Currently, containers are, probably, the hottest technology companies are beginning to use. Everyone that learns about containers and their server immutability concept invariably loves them, because of the power they give, both on the development and in the deployment sides.
As containers become more popular each day, more technology is being developed to help unleash all the power containers can offer. One of the most useful technologies created around containers in the deployment side is orchestrators.
A container orchestrator is a software that is able to orchestrate and organize containers across any number of physical or virtual nodes. The potential of this is enormous, as it greatly simplifies the deployment of the infrastructure (each node only has Docker installed) and its operation (as all servers are exactly equal). The container orchestrator takes in account things as failing nodes, adding more nodes to the cluster or removing nodes from the cluster by moving the containers from one node to another to keep them available at all times.

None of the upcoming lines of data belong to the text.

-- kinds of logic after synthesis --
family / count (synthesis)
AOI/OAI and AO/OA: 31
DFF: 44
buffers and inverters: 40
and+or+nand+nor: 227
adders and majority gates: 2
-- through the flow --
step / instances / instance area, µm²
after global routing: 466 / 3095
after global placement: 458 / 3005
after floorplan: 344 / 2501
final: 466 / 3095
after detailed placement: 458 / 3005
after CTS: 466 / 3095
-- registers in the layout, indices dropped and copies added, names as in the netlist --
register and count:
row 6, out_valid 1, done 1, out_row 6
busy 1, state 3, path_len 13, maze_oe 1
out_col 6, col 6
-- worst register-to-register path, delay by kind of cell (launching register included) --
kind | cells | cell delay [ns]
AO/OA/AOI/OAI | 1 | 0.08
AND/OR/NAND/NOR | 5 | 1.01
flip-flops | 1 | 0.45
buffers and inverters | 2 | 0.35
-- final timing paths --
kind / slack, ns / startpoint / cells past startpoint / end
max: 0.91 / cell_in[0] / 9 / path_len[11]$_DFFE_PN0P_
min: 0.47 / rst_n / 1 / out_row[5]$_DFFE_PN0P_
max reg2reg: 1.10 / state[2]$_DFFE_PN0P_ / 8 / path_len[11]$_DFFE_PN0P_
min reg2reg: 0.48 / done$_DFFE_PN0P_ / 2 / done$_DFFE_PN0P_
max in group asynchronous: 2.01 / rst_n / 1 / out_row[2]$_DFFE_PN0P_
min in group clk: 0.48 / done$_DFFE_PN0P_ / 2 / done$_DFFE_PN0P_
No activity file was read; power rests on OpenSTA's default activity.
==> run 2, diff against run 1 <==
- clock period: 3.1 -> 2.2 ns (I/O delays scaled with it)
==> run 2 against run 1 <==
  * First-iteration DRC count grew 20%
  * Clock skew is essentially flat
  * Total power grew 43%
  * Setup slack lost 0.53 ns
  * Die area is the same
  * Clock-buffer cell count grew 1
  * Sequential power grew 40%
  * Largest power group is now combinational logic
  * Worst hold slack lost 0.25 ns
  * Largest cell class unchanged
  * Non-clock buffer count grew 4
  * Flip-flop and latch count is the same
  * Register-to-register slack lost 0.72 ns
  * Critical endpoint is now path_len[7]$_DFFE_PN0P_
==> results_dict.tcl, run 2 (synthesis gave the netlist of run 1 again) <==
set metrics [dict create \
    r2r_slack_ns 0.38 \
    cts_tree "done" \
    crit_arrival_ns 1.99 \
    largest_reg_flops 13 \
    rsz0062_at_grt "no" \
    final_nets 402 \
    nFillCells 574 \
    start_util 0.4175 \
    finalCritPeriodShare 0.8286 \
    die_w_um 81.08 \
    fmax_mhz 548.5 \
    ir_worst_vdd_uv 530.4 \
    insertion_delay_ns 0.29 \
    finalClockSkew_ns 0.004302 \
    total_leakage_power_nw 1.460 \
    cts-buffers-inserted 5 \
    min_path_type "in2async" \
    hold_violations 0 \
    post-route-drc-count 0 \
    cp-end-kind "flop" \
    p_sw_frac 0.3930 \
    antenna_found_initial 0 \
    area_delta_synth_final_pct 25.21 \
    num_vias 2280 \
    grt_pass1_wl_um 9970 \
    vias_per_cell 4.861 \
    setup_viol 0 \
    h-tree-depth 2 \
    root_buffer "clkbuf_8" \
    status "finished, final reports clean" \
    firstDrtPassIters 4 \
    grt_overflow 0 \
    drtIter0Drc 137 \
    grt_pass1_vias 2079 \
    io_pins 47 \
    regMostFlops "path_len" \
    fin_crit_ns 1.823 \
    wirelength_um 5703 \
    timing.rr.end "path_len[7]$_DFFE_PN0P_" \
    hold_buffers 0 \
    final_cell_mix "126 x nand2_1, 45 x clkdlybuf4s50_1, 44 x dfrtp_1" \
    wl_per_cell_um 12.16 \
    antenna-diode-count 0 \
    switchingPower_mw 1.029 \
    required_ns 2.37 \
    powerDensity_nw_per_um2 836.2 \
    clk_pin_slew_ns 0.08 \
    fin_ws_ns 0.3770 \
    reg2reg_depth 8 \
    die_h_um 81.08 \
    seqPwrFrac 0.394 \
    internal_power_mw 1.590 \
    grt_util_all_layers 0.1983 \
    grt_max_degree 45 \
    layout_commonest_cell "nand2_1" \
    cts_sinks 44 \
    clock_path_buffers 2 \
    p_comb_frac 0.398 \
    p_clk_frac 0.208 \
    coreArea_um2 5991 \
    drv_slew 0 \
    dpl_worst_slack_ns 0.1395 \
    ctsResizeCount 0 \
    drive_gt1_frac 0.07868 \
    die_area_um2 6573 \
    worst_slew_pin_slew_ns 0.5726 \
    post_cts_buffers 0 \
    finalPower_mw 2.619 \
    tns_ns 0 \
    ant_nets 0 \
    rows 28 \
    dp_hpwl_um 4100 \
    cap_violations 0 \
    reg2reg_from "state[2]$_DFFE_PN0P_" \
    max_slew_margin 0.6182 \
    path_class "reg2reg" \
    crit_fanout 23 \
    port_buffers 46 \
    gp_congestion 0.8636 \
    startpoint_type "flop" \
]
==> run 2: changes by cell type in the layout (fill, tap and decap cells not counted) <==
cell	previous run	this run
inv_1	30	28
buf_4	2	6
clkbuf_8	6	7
File: src/rtl/quad_xor_self_test_ctrl_if.sv
// Signal bundle between the quad XOR self-test sequencer and its host / gate package.
// Handshake: start is a one-cycle request taken only while the sequencer is idle;
// busy rises on the following cycle, and done pulses once when the run has finished.
interface quad_xor_self_test_ctrl_if;
  logic       start;
  logic [3:0] y_in;
  logic [3:0] a_out;
  logic [3:0] b_out;
  logic       busy;
  logic       done;
  logic       pass;
  logic [3:0] fail_mask;
  logic [1:0] first_fail_gate;
  logic [1:0] first_fail_vec;
  logic [2:0] dbg_state;

  modport slave (
    input  start, y_in,
    output a_out, b_out, busy, done, pass, fail_mask,
           first_fail_gate, first_fail_vec, dbg_state
  );

  modport master (
    output start, y_in,
    input  a_out, b_out, busy, done, pass, fail_mask,
           first_fail_gate, first_fail_vec, dbg_state
  );
endinterface

File: src/rtl/quad_xor_self_test_ctrl.sv
// Self-test sequencer for a quad 2-input XOR: walks every gate through 00,01,10,11 and checks Y.
// Optional macro QUAD_XOR_STOP_ON_FAIL_EN ends the run at the first failing vector.
module quad_xor_self_test_ctrl #(
  parameter int SETTLE_CYCLES = 2,
  parameter int CNT_W         = 8
) (
  input logic                      clk,
  input logic                      reset,
  quad_xor_self_test_ctrl_if.slave io
);

  typedef enum logic [2:0] {
    S_IDLE   = 3'd0,
    S_APPLY  = 3'd1,
    S_SETTLE = 3'd2,
    S_CHECK  = 3'd3,
    S_DONE   = 3'd4
  } state_t;

  state_t           r_state;
  state_t           w_state_next;
  logic [1:0]       r_g;
  logic [1:0]       r_v;
  logic [1:0]       w_g_next;
  logic [1:0]       w_v_next;
  logic [CNT_W-1:0] r_cnt;
  logic [3:0]       r_a_out;
  logic [3:0]       r_b_out;
  logic [3:0]       r_fail_mask;
  logic             r_pass;
  logic [1:0]       r_first_fail_gate;
  logic [1:0]       r_first_fail_vec;
  logic [3:0]       w_exp;
  logic [3:0]       w_mis;
  logic             w_any_mis;
  logic             w_stop;

  // A bit whose value is not a clean match (including X/Z in simulation) takes the else branch.
  always_comb begin
    w_exp      = '0;
    w_exp[r_g] = r_v[1] ^ r_v[0];
    w_mis      = '0;
    for (int i = 0; i < 4; i++) begin
      if (io.y_in[i] == w_exp[i]) w_mis[i] = 1'b0;
      else                        w_mis[i] = 1'b1;
    end
    w_any_mis = |w_mis;
  end

  always_comb begin
    w_stop = 1'b0;
`ifdef QUAD_XOR_STOP_ON_FAIL_EN
    w_stop = w_any_mis;
`endif
  end

  always_comb begin
    w_state_next = r_state;
    w_g_next     = r_g;
    w_v_next     = r_v;
    unique case (r_state)
      S_IDLE: begin
        if (io.start) begin
          w_state_next = S_APPLY;
          w_g_next     = 2'd0;
          w_v_next     = 2'd0;
        end
      end
      S_APPLY: begin
        w_state_next = (SETTLE_CYCLES == 0) ? S_CHECK : S_SETTLE;
      end
      S_SETTLE: begin
        if (r_cnt <= CNT_W'(1)) w_state_next = S_CHECK;
      end
      S_CHECK: begin
        if (w_stop) begin
          w_state_next = S_DONE;
        end else if (r_v != 2'd3) begin
          w_v_next     = r_v + 2'd1;
          w_state_next = S_APPLY;
        end else if (r_g != 2'd3) begin
          w_v_next     = 2'd0;
          w_g_next     = r_g + 2'd1;
          w_state_next = S_APPLY;
        end else begin
          w_state_next = S_DONE;
        end
      end
      S_DONE: begin
        w_state_next = S_IDLE;
      end
      default: begin
        w_state_next = S_IDLE;
      end
    endcase
  end

  always_ff @(posedge clk) begin
    if (reset) begin
      r_state           <= S_IDLE;
      r_g               <= 2'd0;
      r_v               <= 2'd0;
      r_cnt             <= '0;
      r_a_out           <= 4'd0;
      r_b_out           <= 4'd0;
      r_fail_mask       <= 4'd0;
      r_pass            <= 1'b0;
      r_first_fail_gate <= 2'd0;
      r_first_fail_vec  <= 2'd0;
    end else begin
      r_state <= w_state_next;
      r_g     <= w_g_next;
      r_v     <= w_v_next;

      if (r_state == S_APPLY)       r_cnt <= CNT_W'(SETTLE_CYCLES);
      else if (r_state == S_SETTLE) r_cnt <= r_cnt - 1'b1;

      // Drive is registered on the edge entering APPLY and held through SETTLE and CHECK.
      if (w_state_next == S_APPLY) begin
        r_a_out <= {3'b000, w_v_next[1]} << w_g_next;
        r_b_out <= {3'b000, w_v_next[0]} << w_g_next;
      end else if (w_state_next == S_DONE || w_state_next == S_IDLE) begin
        r_a_out <= 4'd0;
        r_b_out <= 4'd0;
      end

      if (r_state == S_IDLE && io.start) begin
        r_fail_mask       <= 4'd0;
        r_pass            <= 1'b0;
        r_first_fail_gate <= 2'd0;
        r_first_fail_vec  <= 2'd0;
      end

      if (r_state == S_CHECK) begin
        r_fail_mask <= r_fail_mask | w_mis;
        if (r_fail_mask == 4'd0 && w_any_mis) begin
          r_first_fail_gate <= r_g;
          r_first_fail_vec  <= r_v;
        end
        // Verdict includes the mismatch of this final CHECK so it is valid during done.
        if (w_state_next == S_DONE) r_pass <= ((r_fail_mask | w_mis) == 4'd0);
      end
    end
  end

  assign io.a_out           = r_a_out;
  assign io.b_out           = r_b_out;
  assign io.busy            = (r_state == S_APPLY) || (r_state == S_SETTLE) || (r_state == S_CHECK);
  assign io.done            = (r_state == S_DONE);
  assign io.pass            = r_pass;
  assign io.fail_mask       = r_fail_mask;
  assign io.first_fail_gate = r_first_fail_gate;
  assign io.first_fail_vec  = r_first_fail_vec;
  assign io.dbg_state       = r_state;

endmodule

File: src/flat_wrapper.sv
// flat-port wrapper written by rule: the top's interface ports become plain ports
module quad_xor_self_test_ctrl_flat 
#(
  parameter int SETTLE_CYCLES = 2,
  parameter int CNT_W         = 8
)
  (clk, reset, io_start, io_y_in, io_a_out, io_b_out, io_busy, io_done, io_pass, io_fail_mask, io_first_fail_gate, io_first_fail_vec, io_dbg_state);
  quad_xor_self_test_ctrl_if io_i ();
  input logic clk;
  input logic reset;
  input wire logic [$bits(io_i.start)-1:0] io_start;
  input wire logic [$bits(io_i.y_in)-1:0] io_y_in;
  output wire logic [$bits(io_i.a_out)-1:0] io_a_out;
  output wire logic [$bits(io_i.b_out)-1:0] io_b_out;
  output wire logic [$bits(io_i.busy)-1:0] io_busy;
  output wire logic [$bits(io_i.done)-1:0] io_done;
  output wire logic [$bits(io_i.pass)-1:0] io_pass;
  output wire logic [$bits(io_i.fail_mask)-1:0] io_fail_mask;
  output wire logic [$bits(io_i.first_fail_gate)-1:0] io_first_fail_gate;
  output wire logic [$bits(io_i.first_fail_vec)-1:0] io_first_fail_vec;
  output wire logic [$bits(io_i.dbg_state)-1:0] io_dbg_state;
  assign io_i.start = io_start;
  assign io_i.y_in = io_y_in;
  assign io_a_out = io_i.a_out;
  assign io_b_out = io_i.b_out;
  assign io_busy = io_i.busy;
  assign io_done = io_i.done;
  assign io_pass = io_i.pass;
  assign io_fail_mask = io_i.fail_mask;
  assign io_first_fail_gate = io_i.first_fail_gate;
  assign io_first_fail_vec = io_i.first_fail_vec;
  assign io_dbg_state = io_i.dbg_state;
  quad_xor_self_test_ctrl #(.SETTLE_CYCLES(SETTLE_CYCLES), .CNT_W(CNT_W)) u_core (.clk(clk), .reset(reset), .io(io_i));
endmodule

This kind of technology not only resolves a lot of problems related with infrastructure management, but also resolves a lot of problems regarding deploying software in the infrastructure, as the software, its dependencies and runtime are always deployed at the same time, minimizing the errors commonly associated to deployments in non-immutable environments.
As a lot of advantages of containers and orchestrators are in the distributed computing domain, they seem very interesting for the BigData world, which relays on enormous amounts of distributed computing power.
However, there have been some trouble for the BigData tools to immediately start thriving in the container world because of a reason: as BigData tools are older than the container fever, they provide their own native clustering behaviour.
As BigData tools such as Hadoop has its own clustering system (such as Yarn), making them able to delegate the clustering functions to an external tool such a container orchestrator is not easy. Besides that, most of the more important BigData tools (Hadoop, Kafka, Spark and such) are stateful applications, which complicates ever more their deployment in container orchestrators, which excel with stateless, non-natively-distributed applications.
However, the advantages containerization offers BigData tools are too much to be just ignored. Even if the only purpose is to be able to securely share the hardware between different applications, it is worth the effort needed to be done to containerize and orchestrate this kind of applications on a container orchestrator.
And such, there are a lot of efforts adapting the tools to be executed in the two biggest container orchestrators: Mesos and Kubernetes.
Apache Mesos is much more than a container orchestrator, it is actually a distributed computing library and execution runtime that abstracts the inner complexities inherent to distributed programming. It is very well known because it manages all of Twitter’s infrastructure.
Mesos entered the BigData world because Spark supports Mesos as it is what it is called a framework, an application built for Mesos and able to use all its advantages without the need of containerization.
Since then, and taking in account that Mesos is currently second in the container orchestrator’s race for the market leadership, it has focused in supporting BigData Java/Scala software from the bottom up. The company that is commercializing the Open Source software, called Mesosphere, is devoting a lot of effort converting existing and well known open source tools such as Hadoop, Kafka or Cassandra to Mesos’ frameworks so they execute natively on a Mesos cluster.
Given the clusterization and stateful requirements, Mesosphere has a point: making Mesos native frameworks seems more straightforward than trying to squeeze the BigData tools to fit in Docker containers.
Of course, Mesos can also support the execution of containerized loads with the help of frameworks devoted to container orchestration, such as Marathon so the same infrastructure can be shared by the BigData tools, other containerized applications or our own in-house developed applications or services.
Kubernetes, on the other side, has just recently begun to turn its attention to the BigData world. Kubernetes is currently the container orchestration leader and only focus on execution of containerized loads. It does not have the native application execution capabilities of Mesos: it is just a container orchestrator.
Currently, most of the efforts to support BigData tools in Kubernetes is being done by the community, by using an object that appeared first in Kubernetes version 1.5 called StatefulSets. This object is designed to deploy stateful apps, normally legacy apps that therefore can benefit of some of the features Kubernetes offers to the applications.
By deploying BigData tools in StatefulSets, they can benefit of HA (as if the node where the container is fails, the scheduler will quickly move the container to another node) and hardware sharing, which are not small features.
In conclusion, the current BigData tools can benefit from deploying them in container orchestrators, but we could benefit largely of the appearance of new natively containerized BigData tools, a very interesting market I am sure we will see in the months and years to come.